Q: I worked for a Periodontist for 9 years and he is a big believer in Listerine. Do you?

A:  My simple philosophy is that patients should use any home care product that is going to get them doing a better job.  Listerine is a great product because of the alcohol content.  It definitely kills bugs, but it has very little substantivity, just like all the mouth rinses.  The problem with mouth rinses and irrigants is that there is no way for the agent to stay for long.  After the saliva processes through, then the bugs come back, and you’re at square one.

Q: How do you feel about Water Piks?

A:  Same as above

Q: Besides staining, why do you recommend Prevention over Peridex? Do you dispense prescription strength or OTC?
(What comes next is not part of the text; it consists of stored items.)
==> flow/design.v (excerpt) <==
module packet_parser (
	input  logic         clk,
	input  logic         rst_n,       
	input  logic         s_tvalid,
	input  logic [7:0]   s_tdata,
	input  logic         s_tlast,
	output logic         s_tready,
	output logic         m_tvalid,
	input  logic         m_tready,
	output logic [367:0] m_tdata
	);
==> flow/config.mk <==
export PLATFORM = sky130hd
export DESIGN_NAME = packet_parser
export DESIGN_NICKNAME = packet_parser
export VERILOG_FILES = /design/flow/design.v
export SDC_FILE = /design/flow/constraint.sdc
export NUM_CORES = 4
export LEC_CHECK = 0
export ABC_AREA = 1
export CAP_MARGIN = 20
export CORE_MARGIN = 2
export CORE_UTILIZATION = 62
export CTS_CLUSTER_DIAMETER = 372
export PLACE_DENSITY = 0.6
export SETUP_SLACK_MARGIN = 0.69
export SLEW_MARGIN = 20
==> flow/constraint.sdc <==
create_clock -name core_clock -period 7.39 [get_ports {clk}]
set_input_delay 1.4780 -clock core_clock [delete_from_list [all_inputs] [get_ports {clk}]]
set_output_delay 1.4780 -clock core_clock [all_outputs]
set_load 0.01 [all_outputs]
run.sh (not shown) runs the stock make flow with config.mk's settings and CLKGATE_MAP_FILE=.
The starting point reached the layout checks and failed them: setup timing.
Edit:
ABC_AREA = default   (was 1)
CAP_MARGIN = 40   (was 20)
CORE_UTILIZATION = 72   (was 62)
CTS_CLUSTER_DIAMETER = default   (was 372)
CTS_CLUSTER_SIZE = 17   (was default)
HOLD_SLACK_MARGIN = 0.29   (was default)
PLACE_DENSITY = default   (was 0.6)
PLACE_DENSITY_LB_ADDON = 0.0   (was default)
SETUP_SLACK_MARGIN = 1.94   (was 0.69)
SLEW_MARGIN = 35   (was 20)
Effect:
- The new run reached the layout checks and failed them: setup timing
- power fell by 32%
- first-iteration DRC count rises by 25%
- core utilization rises by 12 points
- final cell count falls by 17%
- area after synthesis goes down by 2.5%
- die area came out lower by 16%
- cell area is lower by 2.6%
Edit:
ABC_AREA = 0   (was default)
CELL_PAD_IN_SITES_GLOBAL_PLACEMENT = 0   (was default)
CORE_ASPECT_RATIO = 0.86   (was default)
CTS_CLUSTER_DIAMETER = 356   (was default)
CTS_CLUSTER_SIZE = 15   (was 17)
PLACE_DENSITY_LB_ADDON = 0.02   (was 0.0)
SETUP_SLACK_MARGIN = 1.92   (was 1.94)
SLEW_MARGIN = 5   (was 35)
TNS_END_PERCENT = 5   (was default)
=>
- The changed run reached the layout checks and failed them: setup timing
- synthesized area does not change
- clock-buffer cell count fell by 98
- worst setup slack loses 0.030 ns
- synthesized cell count is unchanged
Edit:
ABC_AREA = default   (was 0)
CAP_MARGIN = 20   (was 40)
CELL_PAD_IN_SITES_GLOBAL_PLACEMENT = default   (was 0)
CORE_ASPECT_RATIO = default   (was 0.86)
CORE_UTILIZATION = 64   (was 72)
CTS_CLUSTER_DIAMETER = default   (was 356)
CTS_CLUSTER_SIZE = 99   (was 15)
HOLD_SLACK_MARGIN = default   (was 0.29)
PLACE_DENSITY = 0.38   (was default)
PLACE_DENSITY_LB_ADDON = default   (was 0.02)
SETUP_SLACK_MARGIN = default   (was 1.92)
SLEW_MARGIN = 20   (was 5)
TNS_END_PERCENT = default   (was 5)
clock period = 5.13 ns   (was 7.39 ns; I/O delays follow)
What happened: The new run finished with setup timing left. Worst hold slack loses 0.24 ns. Clock power climbs by well over a third. Power grows by well over a third. First-iteration DRC count goes down by roughly a tenth. Global-route usage came out lower by 5.9 points. Clock-buffer cell count came out higher by 143. Routed wire length is lower by a few percent. Setup slack is worse by 2.1 ns. Core utilization shrinks by 6.9 points.

---

## job 9674
packet_parser again, from the RTL that the note above started with.
Design packet_parser, start of the top module:
module packet_parser (
	input  logic         clk,
	input  logic         rst_n,       
	input  logic         s_tvalid,
	input  logic [7:0]   s_tdata,
	input  logic         s_tlast,
	output logic         s_tready,
	output logic         m_tvalid,
	input  logic         m_tready,
	output logic [367:0] m_tdata
	);
==> flow/config.mk <==
export PLATFORM = sky130hd
export DESIGN_NAME = packet_parser
export DESIGN_NICKNAME = packet_parser
export VERILOG_FILES = /design/flow/design.v
export SDC_FILE = /design/flow/constraint.sdc
export NUM_CORES = 4
export LEC_CHECK = 0
export CAP_MARGIN = 20
export CELL_PAD_IN_SITES_DETAIL_PLACEMENT = 2
export CELL_PAD_IN_SITES_GLOBAL_PLACEMENT = 2
export CORE_ASPECT_RATIO = 1.85
export CORE_MARGIN = 2
export CORE_UTILIZATION = 40
export CTS_CLUSTER_DIAMETER = 145
export HOLD_SLACK_MARGIN = 0.09
export SETUP_SLACK_MARGIN = 0.26
export SLEW_MARGIN = 20
export TNS_END_PERCENT = 10
==> flow/constraint.sdc <==
create_clock -name core_clock -period 13.5 [get_ports {clk}]
set_input_delay 2.7000 -clock core_clock [delete_from_list [all_inputs] [get_ports {clk}]]
set_output_delay 2.7000 -clock core_clock [all_outputs]
set_load 0.01 [all_outputs]
Changes in job 3497 relative to job 9674:
Settings: a change of HOLD_SLACK_MARGIN from 0.09 to 0.29; a deleted CELL_PAD_IN_SITES_DETAIL_PLACEMENT that had been 2; an added PLACE_DENSITY_LB_ADDON of 0.0; a change of SLEW_MARGIN from 20 to 35; an added CTS_CLUSTER_SIZE of 17; a deleted CTS_CLUSTER_DIAMETER that had been 145; a deleted CORE_ASPECT_RATIO that had been 1.85; a change of CAP_MARGIN from 20 to 40; a deleted CELL_PAD_IN_SITES_GLOBAL_PLACEMENT that had been 2; a deleted TNS_END_PERCENT that had been 10; a change of CORE_UTILIZATION from 40 to 72; a change of SETUP_SLACK_MARGIN from 0.26 to 0.75; a change of the clock period (ns, I/O delays scaled along) from 13.5 to 7.39.
==> comparison <==
- The flow for job 3497 finished, though final verification flagged negative setup slack.
- Job 3497 vs job 9674, clock group share of total power went down by 1.3 points.
- Looking only at power, and setting everything else aside, the higher value of job 3497 and job 9674 goes to job 3497.
- The final number of setup-violating endpoints in job 3497 was higher than what job 9674 gave.
- Against job 9674, job 3497 reports a proportion of cell area spent on the clock network that is lower.
- Looking at total wire length, job 3497 sits about 19% lower than job 9674 does.
- Fill cell instance count of the final layout, job 3497 vs job 9674: down by more than half
- Of job 3497 and job 9674, job 3497 shows the lower count of clock-buffer cells in the layout, with job 9674 above it.
- Area taken by multi-input logic gates delta for job 3497 relative to job 9674: 0.92% higher
- Synthesized-area fraction occupied by ao, oa, aoi and oai cells came out exactly the same in job 3497 and job 9674.
For job 9155, these inputs were changed with respect to job 3497:
Settings: changing CAP_MARGIN from 40 to 20; setting CTS_CLUSTER_DIAMETER to 356 for the first time; setting CELL_PAD_IN_SITES_GLOBAL_PLACEMENT to 0 for the first time; changing SETUP_SLACK_MARGIN from 0.75 to 1.92; changing SLEW_MARGIN from 35 to 5; changing PLACE_DENSITY_LB_ADDON from 0.0 to 0.02; setting ABC_AREA to 0 for the first time; setting CORE_ASPECT_RATIO to 0.86 for the first time; setting TNS_END_PERCENT to 5 for the first time; changing CTS_CLUSTER_SIZE from 17 to 15; changing the clock period (ns, I/O delays scaled along) from 7.39 to 7.44.
## What came out
From the logs: job 9155 reached the end of the flow and failed the layout checks with negative setup slack.
The lower setup slack of job 9155 and job 3497 is in job 3497.
Job 9155 vs job 3497 — total half-perimeter wirelength after legalization and detailed placement climbed by a few percent
Job 9155 vs job 3497, classification of the worst setup path: primary input to flop vs flop to flop
Delta (job 9155 minus job 3497): final cell count saw a decrease; slew at the pin with the worst max-slew slack saw an increase; post-layout period usage of the worst path saw a decrease.
Between job 3497 and job 9155, the net count reported at finish figures differ only marginally.
Setup slack of the most critical reg-to-reg path ends up higher on job 9155.
Number of cells in the design after placement of job 9155 exceeds that of job 3497 slightly.
Comparing job 9155 against job 3497, there is no change at all in number of levels in the clock H-tree.
Job 9155 — relative area of non-clock buffer cells in the final design 0.26 points higher, job 3497 as reference
Relative to job 3497, the power density relative to cell area of job 9155 is lower by 18 mW/mm².
No activity file was given, so power comes from the tool's default toggle rates.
A:  I like Prevention mainly because of the staining aspect.  Studies have shown that it doesn’t really matter what agent you use as a mouthrinse, because they all work about the same.  I like Prevention because of the zinc component to promote healing as well as the hydrogen peroxide as a simple agent to kill off bacteria.  I use the prescription strength because of the more concentrated hydrogen peroxide component.

Q: Do you have patients on any special supplements (vitamins) when undergoing any treatment including implants?

A:  I do not routinely have people on any supplements, but I do encourage them to increase their vitamins and calcium, especially B vitamins and vitamin D. 

Q: What toothpaste do you recommend for hypersensitive patients?

A: Whatever works for the patient and their sensitivity.  Most patients do well with Sensodyne because of the action of the Potassium Nitrate.  I have some patients who do well with home fluoride.  More toothpaste companies are combining the two products for even better sensitivity control.